==> config.mk <==
export PLATFORM = sky130hd
export DESIGN_NAME = gray_pixel_quantize_bit_packer
export DESIGN_NICKNAME = d
export VERILOG_FILES = /design/src/gpqbp_pkg.sv /design/src/gpqbp_quant_pack.sv /design/src/gpqbp_out_queue.sv /design/src/gray_pixel_quantize_bit_packer.sv
export SDC_FILE = /design/constraint.sdc
export NUM_CORES = 1
export LEC_CHECK = 0
export ABC_AREA = 1
export BUFFER_PORTS_ARGS = -buffer_cell sky130_fd_sc_hd__buf_2
export CORE_ASPECT_RATIO = 2
export CORE_UTILIZATION = 49
export DETAILED_ROUTE_END_ITERATION = 8
export GPL_TIMING_DRIVEN = 0
export MAX_ROUTING_LAYER = met4
export PLACE_DENSITY = 0.67
export SLEW_MARGIN = 10
export SYNTH_ARGS = -nofsm -noshare
export SYNTH_HDL_FRONTEND = slang
export SYNTH_HIERARCHICAL = 1
export SYNTH_SLANG_ARGS = --single-unit
export TNS_END_PERCENT = 100
==> constraint.sdc <==
create_clock -name clk -period 4.46 [get_ports clk]
set_input_delay 0.892 -clock clk [delete_from_list [all_inputs] [get_ports clk]]
set_output_delay 0.892 -clock clk [all_outputs]
set_load 0.1 [all_outputs]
━━━━━━━━━━━━━━━━━━━━
**About this task:** Print again the lines of the entries above that fall between the line holding "export DESIGN_NAME = gray_pixel_quantize_bit_packer" and the line holding "export SYNTH_HIERARCHICAL = 1", inclusive, exactly as they stand.

**Your response:**
export DESIGN_NAME = gray_pixel_quantize_bit_packer
export DESIGN_NICKNAME = d
export VERILOG_FILES = /design/src/gpqbp_pkg.sv /design/src/gpqbp_quant_pack.sv /design/src/gpqbp_out_queue.sv /design/src/gray_pixel_quantize_bit_packer.sv
export SDC_FILE = /design/constraint.sdc
export NUM_CORES = 1
export LEC_CHECK = 0
export ABC_AREA = 1
export BUFFER_PORTS_ARGS = -buffer_cell sky130_fd_sc_hd__buf_2
export CORE_ASPECT_RATIO = 2
export CORE_UTILIZATION = 49
export DETAILED_ROUTE_END_ITERATION = 8
export GPL_TIMING_DRIVEN = 0
export MAX_ROUTING_LAYER = met4
export PLACE_DENSITY = 0.67
export SLEW_MARGIN = 10
export SYNTH_ARGS = -nofsm -noshare
export SYNTH_HDL_FRONTEND = slang
export SYNTH_HIERARCHICAL = 1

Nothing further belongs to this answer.